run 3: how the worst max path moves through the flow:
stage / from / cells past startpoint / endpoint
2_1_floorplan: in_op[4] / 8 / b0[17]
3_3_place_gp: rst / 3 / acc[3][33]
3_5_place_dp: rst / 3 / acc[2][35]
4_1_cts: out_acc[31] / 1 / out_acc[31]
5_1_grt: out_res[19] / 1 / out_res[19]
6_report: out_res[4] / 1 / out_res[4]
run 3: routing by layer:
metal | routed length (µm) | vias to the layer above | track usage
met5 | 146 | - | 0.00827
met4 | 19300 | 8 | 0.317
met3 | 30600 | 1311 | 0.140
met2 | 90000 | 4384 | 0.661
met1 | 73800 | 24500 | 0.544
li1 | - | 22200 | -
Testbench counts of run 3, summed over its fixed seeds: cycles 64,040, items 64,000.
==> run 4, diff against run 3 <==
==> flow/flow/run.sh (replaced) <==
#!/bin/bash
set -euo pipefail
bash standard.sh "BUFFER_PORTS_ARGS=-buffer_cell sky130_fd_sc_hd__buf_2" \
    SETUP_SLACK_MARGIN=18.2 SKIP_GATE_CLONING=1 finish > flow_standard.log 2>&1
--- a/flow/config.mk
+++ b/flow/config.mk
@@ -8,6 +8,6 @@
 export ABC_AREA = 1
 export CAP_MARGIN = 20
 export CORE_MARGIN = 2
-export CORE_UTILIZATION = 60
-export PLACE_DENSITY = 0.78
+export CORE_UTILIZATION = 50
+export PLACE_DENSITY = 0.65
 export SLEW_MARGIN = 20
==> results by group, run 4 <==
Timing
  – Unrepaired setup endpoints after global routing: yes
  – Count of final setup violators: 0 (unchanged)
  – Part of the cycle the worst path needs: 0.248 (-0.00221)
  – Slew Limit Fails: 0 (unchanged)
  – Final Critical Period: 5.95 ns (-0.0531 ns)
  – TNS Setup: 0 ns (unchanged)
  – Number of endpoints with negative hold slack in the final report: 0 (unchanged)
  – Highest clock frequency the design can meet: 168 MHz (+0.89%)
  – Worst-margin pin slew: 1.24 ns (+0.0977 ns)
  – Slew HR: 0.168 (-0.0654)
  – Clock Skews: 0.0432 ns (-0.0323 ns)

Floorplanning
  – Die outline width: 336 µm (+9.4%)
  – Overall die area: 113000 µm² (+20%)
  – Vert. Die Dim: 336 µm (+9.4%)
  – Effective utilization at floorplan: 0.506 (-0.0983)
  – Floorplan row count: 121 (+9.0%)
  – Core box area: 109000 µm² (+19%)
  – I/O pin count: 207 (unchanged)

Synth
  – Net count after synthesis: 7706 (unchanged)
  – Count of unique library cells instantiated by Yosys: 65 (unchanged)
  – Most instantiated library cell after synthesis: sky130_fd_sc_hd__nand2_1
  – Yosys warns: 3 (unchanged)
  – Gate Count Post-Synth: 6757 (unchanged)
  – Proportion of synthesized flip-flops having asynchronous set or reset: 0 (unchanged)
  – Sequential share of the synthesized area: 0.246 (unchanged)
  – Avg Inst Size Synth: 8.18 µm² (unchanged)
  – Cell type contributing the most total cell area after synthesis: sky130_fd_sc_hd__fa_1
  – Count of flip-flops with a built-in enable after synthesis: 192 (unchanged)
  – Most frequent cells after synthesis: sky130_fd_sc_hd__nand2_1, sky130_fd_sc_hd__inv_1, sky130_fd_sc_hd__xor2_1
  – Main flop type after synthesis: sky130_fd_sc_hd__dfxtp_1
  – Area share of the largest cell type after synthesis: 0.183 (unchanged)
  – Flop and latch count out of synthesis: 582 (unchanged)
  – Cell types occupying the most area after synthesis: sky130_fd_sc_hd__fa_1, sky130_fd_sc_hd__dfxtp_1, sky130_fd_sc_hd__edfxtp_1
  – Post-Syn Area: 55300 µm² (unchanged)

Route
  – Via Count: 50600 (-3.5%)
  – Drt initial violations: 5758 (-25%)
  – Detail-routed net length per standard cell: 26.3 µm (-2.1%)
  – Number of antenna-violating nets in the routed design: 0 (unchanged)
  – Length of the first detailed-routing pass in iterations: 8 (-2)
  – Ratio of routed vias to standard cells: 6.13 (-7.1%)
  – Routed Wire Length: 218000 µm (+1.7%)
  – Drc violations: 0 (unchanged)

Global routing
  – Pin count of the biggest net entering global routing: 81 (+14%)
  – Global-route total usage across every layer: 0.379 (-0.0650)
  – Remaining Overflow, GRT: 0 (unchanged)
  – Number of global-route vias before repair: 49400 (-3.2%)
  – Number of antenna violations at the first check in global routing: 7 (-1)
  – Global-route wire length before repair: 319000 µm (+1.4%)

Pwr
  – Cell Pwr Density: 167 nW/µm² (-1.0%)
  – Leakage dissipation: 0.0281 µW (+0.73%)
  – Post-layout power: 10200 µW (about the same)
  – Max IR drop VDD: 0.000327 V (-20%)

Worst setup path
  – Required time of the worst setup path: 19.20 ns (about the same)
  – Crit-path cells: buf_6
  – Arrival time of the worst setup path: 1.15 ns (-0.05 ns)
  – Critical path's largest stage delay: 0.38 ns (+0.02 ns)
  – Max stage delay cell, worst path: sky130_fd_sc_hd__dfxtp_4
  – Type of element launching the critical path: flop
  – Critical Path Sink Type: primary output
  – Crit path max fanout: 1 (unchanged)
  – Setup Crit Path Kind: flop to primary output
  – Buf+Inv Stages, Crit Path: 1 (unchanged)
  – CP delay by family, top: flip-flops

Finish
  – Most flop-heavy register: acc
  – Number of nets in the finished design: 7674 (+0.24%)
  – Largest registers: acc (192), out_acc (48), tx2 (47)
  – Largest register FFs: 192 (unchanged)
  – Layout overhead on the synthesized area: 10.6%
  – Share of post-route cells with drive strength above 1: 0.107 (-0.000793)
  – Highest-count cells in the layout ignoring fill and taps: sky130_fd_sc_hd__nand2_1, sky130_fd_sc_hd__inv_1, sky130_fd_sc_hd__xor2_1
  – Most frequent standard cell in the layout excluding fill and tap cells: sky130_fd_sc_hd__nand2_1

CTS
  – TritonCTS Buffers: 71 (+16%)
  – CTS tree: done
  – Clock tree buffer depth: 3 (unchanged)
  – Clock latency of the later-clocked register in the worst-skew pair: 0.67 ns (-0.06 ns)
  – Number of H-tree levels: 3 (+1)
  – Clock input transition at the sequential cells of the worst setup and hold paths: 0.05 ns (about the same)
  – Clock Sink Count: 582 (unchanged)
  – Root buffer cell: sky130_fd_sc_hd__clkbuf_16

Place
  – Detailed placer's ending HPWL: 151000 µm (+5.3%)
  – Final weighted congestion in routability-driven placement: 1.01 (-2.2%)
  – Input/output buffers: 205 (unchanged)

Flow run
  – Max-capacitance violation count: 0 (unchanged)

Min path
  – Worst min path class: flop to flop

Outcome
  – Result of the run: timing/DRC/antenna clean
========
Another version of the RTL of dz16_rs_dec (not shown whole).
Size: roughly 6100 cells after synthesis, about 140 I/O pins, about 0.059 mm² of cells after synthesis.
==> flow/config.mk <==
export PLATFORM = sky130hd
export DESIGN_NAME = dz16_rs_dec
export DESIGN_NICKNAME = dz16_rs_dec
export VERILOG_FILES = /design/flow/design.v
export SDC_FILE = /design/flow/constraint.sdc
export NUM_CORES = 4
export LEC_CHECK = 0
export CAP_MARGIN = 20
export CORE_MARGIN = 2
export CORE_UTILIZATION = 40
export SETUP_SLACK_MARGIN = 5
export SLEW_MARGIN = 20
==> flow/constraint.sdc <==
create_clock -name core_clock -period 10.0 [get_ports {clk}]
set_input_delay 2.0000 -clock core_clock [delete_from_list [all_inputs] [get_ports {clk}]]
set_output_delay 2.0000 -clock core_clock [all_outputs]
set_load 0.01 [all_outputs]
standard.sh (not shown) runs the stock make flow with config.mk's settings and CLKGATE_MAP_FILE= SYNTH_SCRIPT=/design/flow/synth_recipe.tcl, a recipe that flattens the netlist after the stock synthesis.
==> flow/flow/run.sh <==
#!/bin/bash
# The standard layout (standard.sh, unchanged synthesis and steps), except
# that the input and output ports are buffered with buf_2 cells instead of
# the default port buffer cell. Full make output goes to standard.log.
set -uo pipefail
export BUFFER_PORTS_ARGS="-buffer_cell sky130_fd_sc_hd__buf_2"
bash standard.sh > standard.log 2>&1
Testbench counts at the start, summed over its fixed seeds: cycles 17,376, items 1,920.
From an optimization exercise on the open Yosys and OpenROAD flow, aimed at small area; shortcuts taken in it are not production practice.
RTL that was checked went through simulation tests only; none was proved equivalent to the original.
No functional check of the RTL was part of runs 1 to 4.

[design/flow/config.mk]
export PLATFORM = sky130hd
export DESIGN_NAME = filter_chan
export DESIGN_NICKNAME = filter_chan
export VERILOG_FILES = /design/flow/design.v
export SDC_FILE = /design/flow/constraint.sdc
export NUM_CORES = 4
export LEC_CHECK = 0
export ABC_AREA = 1
export CAP_MARGIN = 0
export CORE_MARGIN = 2
export CORE_UTILIZATION = 40
export CTS_BUF_LIST = sky130_fd_sc_hd__clkbuf_8
export CTS_CLUSTER_DIAMETER = 40
export CTS_CLUSTER_SIZE = 12
export SLEW_MARGIN = 0
[design/flow/constraint.sdc]
create_clock -name core_clock -period 25.0 [get_ports {clk}]
set_input_delay 5.0000 -clock core_clock [delete_from_list [all_inputs] [get_ports {clk}]]
set_output_delay 5.0000 -clock core_clock [all_outputs]
set_load 0.01 [all_outputs]
[design/flow/design.v]
module filter_chan_add #(parameter W = 8) (
    input  wire [W-1:0] x,
    input  wire [W-1:0] y,
    input  wire         ci,
    output wire [W-1:0] s
);
    wire [W:0] cy;
    assign cy[0] = ci;
    genvar i;
    generate
        for (i = 0; i < W; i = i + 1) begin : g
            assign s[i]    = x[i] ^ y[i] ^ cy[i];
            assign cy[i+1] = (x[i] & y[i]) | (x[i] & cy[i]) | (y[i] & cy[i]);
        end
    endgenerate
endmodule
module filter_chan_csa #(parameter W = 8) (
    input  wire [W-1:0] x,
    input  wire [W-1:0] y,
    input  wire [W-1:0] z,
    output wire [W-1:0] s,
    output wire [W-1:0] c
);
    wire [W-1:0] cc = (x & y) | (x & z) | (y & z);
    assign s = x ^ y ^ z;
    assign c = {cc[W-2:0], 1'b0};
endmodule
Context: an optimization exercise on an open-source flow, tuned for small area. The choices shown serve that exercise and are no tape-out recipe. The RTL was checked by simulation tests, not by an equivalence proof against the original design. Power and IR drop assume default switching activity.

==> design.v <==
module dialect_seq (
    input  wire        clk,
    input  wire        rst,           
    input  wire        start,         
    input  wire        abort_req,         
    input  wire [11:0] entry,
    input  wire        stopreq,
    input  wire        token,
    input  wire [3:0]  port_num,
    input  wire [23:0] trib_cycle,
    input  wire [63:0] time_in,       
    output wire [11:0] imem_addr,
    input  wire [31:0] imem_rdata,
    output wire [12:0] dmem_addr,
    output wire [31:0] dmem_wdata,
    output wire [3:0]  dmem_be,
    input  wire [31:0] dmem_rdata,
    input  wire        rxd,
    output reg         txd,
    output reg         de,
    output reg  [2:0]  exec_state,
    output wire [11:0] pc_out,
    output reg  [3:0]  trap_code,
    output reg  [31:0] trap_word,
    output reg  [31:0] trap_arg,
    input  wire [3:0]  reg_sel,
    output wire [31:0] reg_data
);
    localparam [2:0] ST_IDLE = 3'd0, ST_EXEC = 3'd1, ST_WAIT = 3'd2,
                     ST_STOP = 3'd3, ST_TRAP = 3'd4;
    localparam [3:0] T_ILLEGAL = 4'd1, T_BOUND = 4'd2, T_PC = 4'd3,
                     T_DMEM = 4'd4, T_USER = 4'd8, T_OPERAND = 4'd9;
    localparam [5:0] OP_ADD = 6'h01, OP_SUB = 6'h02, OP_AND = 6'h03,
                     OP_OR = 6'h04, OP_XOR = 6'h05, OP_SHL = 6'h06,
                     OP_SHR = 6'h07, OP_ADDI = 6'h09, OP_ANDI = 6'h0A,
                     OP_ORI = 6'h0B, OP_XORI = 6'h0C, OP_SHLI = 6'h0D,
                     OP_SHRI = 6'h0E, OP_LI = 6'h0F, OP_LDW = 6'h10,
                     OP_LDB = 6'h11, OP_STW = 6'h12, OP_STB = 6'h13,
                     OP_CHKR = 6'h17, OP_BEQ = 6'h18, OP_BNE = 6'h19,
                     OP_BLTU = 6'h1A, OP_BGEU = 6'h1B, OP_JMP = 6'h1C,
                     OP_CALL = 6'h1D, OP_JR = 6'h1E, OP_CHK = 6'h1F,
                     OP_DE = 6'h24, OP_DRAIN = 6'h25, OP_WEDGE = 6'h26,
                     OP_WAIT = 6'h27, OP_TXL = 6'h28, OP_RXL = 6'h29,
                     OP_MFS = 6'h3C, OP_HALT = 6'h3D, OP_NOP = 6'h3E,
                     OP_EXT = 6'h3F;
    reg [31:0] w [1:15];
    reg [11:0] pc;            
    reg        ext_valid;     
    reg [13:0] ext_hi;
    reg        second;        
    reg [31:0] wait_cnt;      
    reg [31:0] time_hi;       
    reg        rx_s1, rx_s2, rx_s3;
    wire active = (exec_state == ST_EXEC) || (exec_state == ST_WAIT);
    wire [11:0] ipc = pc + {11'd0, ext_valid};
    assign imem_addr = ipc;
    assign pc_out    = pc;
    wire [31:0] word  = imem_rdata;
    wire [5:0]  op    = word[31:26];
    wire [3:0]  f_rd  = word[25:22];
    wire [3:0]  f_rs  = word[21:18];
    wire [3:0]  f_rt  = word[17:14];
    wire [17:0] imm18 = word[17:0];
    wire [13:0] low14 = word[13:0];
    wire o_add  = op == OP_ADD,  o_sub  = op == OP_SUB,  o_and  = op == OP_AND;
    wire o_or   = op == OP_OR,   o_xor  = op == OP_XOR,  o_shl  = op == OP_SHL;
    wire o_shr  = op == OP_SHR,  o_addi = op == OP_ADDI, o_andi = op == OP_ANDI;
    wire o_ori  = op == OP_ORI,  o_xori = op == OP_XORI, o_shli = op == OP_SHLI;
    wire o_shri = op == OP_SHRI, o_li   = op == OP_LI,   o_ldw  = op == OP_LDW;
    wire o_ldb  = op == OP_LDB,  o_stw  = op == OP_STW,  o_stb  = op == OP_STB;
    wire o_chkr = op == OP_CHKR, o_beq  = op == OP_BEQ,  o_bne  = op == OP_BNE;
    wire o_bltu = op == OP_BLTU, o_bgeu = op == OP_BGEU, o_jmp  = op == OP_JMP;
    wire o_call = op == OP_CALL, o_jr   = op == OP_JR,   o_chk  = op == OP_CHK;
    wire o_de   = op == OP_DE,   o_drain= op == OP_DRAIN,o_wedge= op == OP_WEDGE;
    wire o_wait = op == OP_WAIT, o_txl  = op == OP_TXL,  o_rxl  = op == OP_RXL;
    wire o_mfs  = op == OP_MFS,  o_halt = op == OP_HALT, o_nop  = op == OP_NOP;
    wire o_ext  = op == OP_EXT;
    wire o_branch = o_beq | o_bne | o_bltu | o_bgeu;
    wire o_mem    = o_ldw | o_ldb | o_stw | o_stb;
    wire o_store  = o_stw | o_stb;
    wire o_jump   = o_jmp | o_call | o_jr;
    wire [3:0] rb = o_store ? f_rd : f_rt;
    wire [14:0] sel_a, sel_b, sel_c;
    wire [31:0] rs_val, rb_val, rsel_val;
    genvar g, j;
    generate
        for (g = 1; g < 16; g = g + 1) begin : dec
            assign sel_a[g-1] = (f_rs == g);
            assign sel_b[g-1] = (rb == g);
            assign sel_c[g-1] = (reg_sel == g);
        end
        for (j = 0; j < 32; j = j + 1) begin : rbit
            wire [14:0] col;
            for (g = 1; g < 16; g = g + 1) begin : colb
                assign col[g-1] = w[g][j];
            end
            dialect_seq_sel15 u_a (.d(col), .s(sel_a), .y(rs_val[j]));
            dialect_seq_sel15 u_b (.d(col), .s(sel_b), .y(rb_val[j]));
            dialect_seq_sel15 u_c (.d(col), .s(sel_c), .y(rsel_val[j]));
        end
    endgenerate
    assign reg_data = rsel_val;
    wire zext = o_andi | o_ori | o_xori | o_chk | o_jmp | o_call;
    wire [13:0] imm_hi = ext_valid ? ext_hi : (zext ? 14'd0 : {14{imm18[17]}});
    wire [31:0] imm = {imm_hi, imm18};
    wire is_fmt_a = o_add | o_sub | o_and | o_or | o_xor | o_shl | o_shr |
                    o_chkr | o_jr | o_drain | o_rxl | o_nop;
    wire low14_z = (low14 == 14'd0);
    wire rd_z = (f_rd == 4'd0);
    wire rs_z = (f_rs == 4'd0);
    wire rt_z = (f_rt == 4'd0);
    wire imm_hi_z = (imm_hi == 14'd0);
    wire legal_op =
        ((o_add | o_sub | o_and | o_or | o_xor | o_shl | o_shr) & low14_z) |
        o_addi | o_andi | o_ori | o_xori |
        ((o_shli | o_shri) & imm_hi_z & (imm18[17:5] == 13'd0)) |
        (o_li & rs_z) |
        o_mem |
        (o_chkr & rd_z & low14_z) |
        o_branch |
        ((o_jmp | o_call) & rd_z & rs_z) |
        (o_jr & rd_z & rt_z & low14_z) |
        (o_chk & rd_z) |
        ((o_de | o_txl) & rd_z & rs_z & imm_hi_z & (imm18[17:1] == 17'd0)) |
        ((o_drain | o_nop) & rd_z & rs_z & rt_z & low14_z) |
        o_wedge |
        (o_wait & rd_z) |
        (o_rxl & rs_z & rt_z & low14_z) |
        (o_mfs & rs_z & imm_hi_z & (imm18[17:3] == 15'd0)) |
        (o_halt & rd_z & rs_z) |
        (o_ext & !ext_valid & rd_z & rs_z & rt_z);
    wire legal = legal_op & !(ext_valid & is_fmt_a);
    wire use_rt  = is_fmt_a | o_branch;
    wire use_imm = !use_rt & !o_wedge;
    wire [31:0] b_val = ({32{use_rt}} & rb_val) | ({32{use_imm}} & imm);
    wire sub = o_sub | o_chkr | o_chk | o_branch;
    wire [31:0] sum, prop, gen;
    wire geu;                         
    dialect_seq_addsub u_add (.a(rs_val), .b(b_val), .sub(sub), .s(sum), .co(geu),
                              .p(prop), .g(gen));
    wire eq = (sum == 32'd0);         
    wire [31:0] sh_out;
    dialect_seq_shift u_sh (.x(rs_val), .n(b_val[4:0]), .left(o_shl | o_shli), .y(sh_out));
    wire is_word   = o_ldw | o_stw;
    wire daddr_bad = (sum[31:13] != 19'd0) || (is_word && sum[1:0] != 2'b00);
    assign dmem_addr = sum[12:0];
    wire br_taken = (o_beq & eq) | (o_bne & !eq) | (o_bltu & !geu) | (o_bgeu & geu);
    wire take_br  = o_branch & br_taken;
    wire [12:0] seq_next = {1'b0, ipc} + 13'd1;
    wire seq_ovf = seq_next[12];
    wire [31:0] br_target;
    dialect_seq_brt u_brt (.pc(ipc), .imm(imm), .t(br_target));
    wire two    = o_jump | take_br;                  
    wire two_bad = o_jump ? (sum[31:12] != 20'd0) : (br_target[31:12] != 20'd0);
    wire rise = rx_s2 && !rx_s3;
    wire fall = !rx_s2 && rx_s3;
    wire edge_hit = (imm18[0] && rise) || (imm18[1] && fall);
    wire cnt_hit;
    wire [31:0] cnt_inc;
    dialect_seq_cnt u_cnt (.c(wait_cnt), .v(sum), .hit(cnt_hit), .inc(cnt_inc));
    wire wedge_op_bad = (imm18[1:0] == 2'b00);
    wire halt_clean = o_halt & (imm_hi_z & (imm18 == 18'd0)) & stopreq;
    wire t_dmem  = o_mem & daddr_bad;
    wire t_bound = (o_chk | o_chkr) & geu;
    wire t_user  = o_halt & !halt_clean;
    wire t_oper  = o_wedge & wedge_op_bad;
    wire t_extpc = o_ext & seq_ovf;
    wire t_inst  = t_dmem | t_bound | t_user | t_oper | t_extpc;
    wire waiting = (o_wait & !cnt_hit) | (o_wedge & !wedge_op_bad & !cnt_hit & !edge_hit);
    wire ok1     = legal & !t_inst & !waiting & !o_ext & !halt_clean;
    wire t_pc    = ok1 & (two ? two_bad : seq_ovf);
    wire trap    = !second & (!legal | t_inst | t_pc);
    wire done    = second | (ok1 & !two & !seq_ovf);
    wire go_second = !second & ok1 & two & !two_bad;
    wire go_wait = !second & legal & waiting;
    wire do_ext  = !second & legal & o_ext & !seq_ovf;
    wire commit = active & done;
    wire clr    = rst | start;
    wire tp_word = !legal;
    wire tp_rs   = legal & t_bound;
    wire tp_imm  = legal & t_oper;
    wire tp_pc   = legal & !t_bound & !t_dmem & !t_user & !t_oper;
    wire tp_sum  = legal & (t_dmem | t_user | (tp_pc & two & o_jump));
    wire tp_brt  = tp_pc & two & !o_jump;
    wire tp_seq  = tp_pc & !two;
    wire [3:0] tcode = tp_word ? T_ILLEGAL : tp_rs ? T_BOUND : t_dmem ? T_DMEM :
                       t_user ? T_USER : tp_imm ? T_OPERAND : T_PC;
    wire [31:0] targ;
    dialect_seq_targ u_targ (.word(word), .rs(rs_val), .sum(sum), .imm(imm), .brt(br_target),
        .seq(seq_next),
        .s_word(tp_word & !clr), .s_rs(tp_rs & !clr), .s_sum(tp_sum & !clr),
        .s_imm(tp_imm & !clr), .s_brt(tp_brt & !clr), .s_seq(tp_seq & !clr),
        .y(targ));
    wire nclr = !clr;
    wire [1:0] ba = sum[1:0];
    wire [31:0] w_d;
    dialect_seq_wb u_wb (.sum(sum), .p(prop), .g(gen), .sh(sh_out), .ld(dmem_rdata),
        .seq(seq_next), .rx(rx_s2), .tlo(time_in[31:0]), .thi(time_hi),
        .stopreq(stopreq), .token(token), .port_num(port_num), .trib_cycle(trib_cycle),
        .cnt(wait_cnt),
        .s_sum(nclr & (o_add | o_sub | o_addi | o_li)),
        .s_p(nclr & (o_or | o_ori | o_xor | o_xori)),
        .s_g(nclr & (o_or | o_ori | o_and | o_andi)),
        .s_sh(nclr & (o_shl | o_shr | o_shli | o_shri)),
        .s_ldw(nclr & o_ldw),
        .s_ldb0(nclr & (o_ldw | (o_ldb & (ba == 2'd0)))),
        .s_ldb1(nclr & o_ldb & (ba == 2'd1)),
        .s_ldb2(nclr & o_ldb & (ba == 2'd2)),
        .s_ldb3(nclr & o_ldb & (ba == 2'd3)),
        .s_seq(nclr & o_call),
        .s_rx(nclr & o_rxl),
        .s_m0(nclr & o_mfs & (imm18[2:0] == 3'd0)),
        .s_m1(nclr & o_mfs & (imm18[2:0] == 3'd1)),
        .s_m2(nclr & o_mfs & (imm18[2:0] == 3'd2)),
        .s_m3(nclr & o_mfs & (imm18[2:0] == 3'd3)),
        .s_m4(nclr & o_mfs & (imm18[2:0] == 3'd4)),
        .s_m6(nclr & o_mfs & (imm18[2:0] == 3'd6)),
        .s_m7(nclr & o_mfs & (imm18[2:0] == 3'd7)),
        .s_cnt(nclr & o_wedge & !cnt_hit),
        .s_ones(nclr & o_wedge & cnt_hit),
        .y(w_d));
    wire wr1 = o_add | o_sub | o_and | o_or | o_xor | o_shl | o_shr |
               o_addi | o_andi | o_ori | o_xori | o_shli | o_shri | o_li |
               o_ldw | o_ldb | o_rxl | o_mfs | o_wedge;
    wire wr_go = active & (second ? o_call : (ok1 & wr1 & !seq_ovf));
    wire [3:0] wr_idx = second ? 4'd15 : f_rd;
    wire st_go = active & !second & legal & o_store & !daddr_bad & !seq_ovf;
    assign dmem_be    = st_go ? (o_stw ? 4'b1111 : (4'b0001 << ba)) : 4'b0000;
    assign dmem_wdata = {o_stw ? rb_val[31:8] : {3{rb_val[7:0]}}, rb_val[7:0]};
    generate
        for (g = 1; g < 16; g = g + 1) begin : regs
            always @(posedge clk)
                if (clr | (wr_go & (wr_idx == g))) w[g] <= w_d;
        end
    endgenerate
    always @(posedge clk) begin
        if (rst) begin
            rx_s1 <= 1'b0;
            rx_s2 <= 1'b0;
            rx_s3 <= 1'b0;
        end else begin
            rx_s1 <= rxd;
            rx_s2 <= rx_s1;
            rx_s3 <= rx_s2;
        end
    end
    always @(posedge clk)
        if (active & do_ext) ext_hi <= word[13:0];
    wire cnt_go = active & go_wait & !clr & !abort_req;
    always @(posedge clk)
        wait_cnt <= cnt_inc & {32{cnt_go}};
    always @(posedge clk)
        if (clr | (commit & o_mfs & (imm18[2:0] == 3'd0)))
            time_hi <= time_in[63:32] & {32{nclr}};
    always @(posedge clk) begin
        if (clr | (active & trap & !abort_req)) begin
            trap_code <= tcode & {4{nclr}};
            trap_word <= word & {32{nclr}};
            trap_arg  <= targ;
        end
    end
    always @(posedge clk) begin
        if (rst) begin
            pc         <= 12'd0;
            ext_valid  <= 1'b0;
            second     <= 1'b0;
            exec_state <= ST_IDLE;
            txd        <= 1'b1;
            de         <= 1'b0;
        end else begin
            if (commit) begin
                if (o_de)  de  <= imm18[0];
                if (o_txl) txd <= imm18[0];
                pc        <= !second ? seq_next[11:0] :
                             o_jump  ? sum[11:0] : br_target[11:0];
                ext_valid <= 1'b0;
                second    <= 1'b0;
                exec_state <= ST_EXEC;
            end
            if (active && go_second) second <= 1'b1;
            if (active && go_wait) exec_state <= ST_WAIT;
            if (active && do_ext) ext_valid <= 1'b1;
            if (start) begin
                pc         <= entry;
                ext_valid  <= 1'b0;
                second     <= 1'b0;
                exec_state <= ST_EXEC;
            end else if (abort_req) begin
                if (active) begin
                    exec_state <= ST_IDLE;
                    ext_valid  <= 1'b0;
                    second     <= 1'b0;
                    de         <= 1'b0;
                end
            end else if (active && trap) begin
                exec_state <= ST_TRAP;
                ext_valid  <= 1'b0;
                second     <= 1'b0;
                de         <= 1'b0;
            end else if (active && halt_clean && !second) begin
                exec_state <= ST_STOP;
                de         <= 1'b0;
            end
        end
    end
endmodule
************
* _What is required_: Everything above from the line with "after synthesis: sky130_fd_sc_hd__dfxtp_1" to the line with "design: 0 (unchanged)", both included, must be repeated exactly, and nothing outside that range.

* _Exercise answer_:
  – Main flop type after synthesis: sky130_fd_sc_hd__dfxtp_1
  – Area share of the largest cell type after synthesis: 0.183 (unchanged)
  – Flop and latch count out of synthesis: 582 (unchanged)
  – Cell types occupying the most area after synthesis: sky130_fd_sc_hd__fa_1, sky130_fd_sc_hd__dfxtp_1, sky130_fd_sc_hd__edfxtp_1
  – Post-Syn Area: 55300 µm² (unchanged)

Route
  – Via Count: 50600 (-3.5%)
  – Drt initial violations: 5758 (-25%)
  – Detail-routed net length per standard cell: 26.3 µm (-2.1%)
  – Number of antenna-violating nets in the routed design: 0 (unchanged)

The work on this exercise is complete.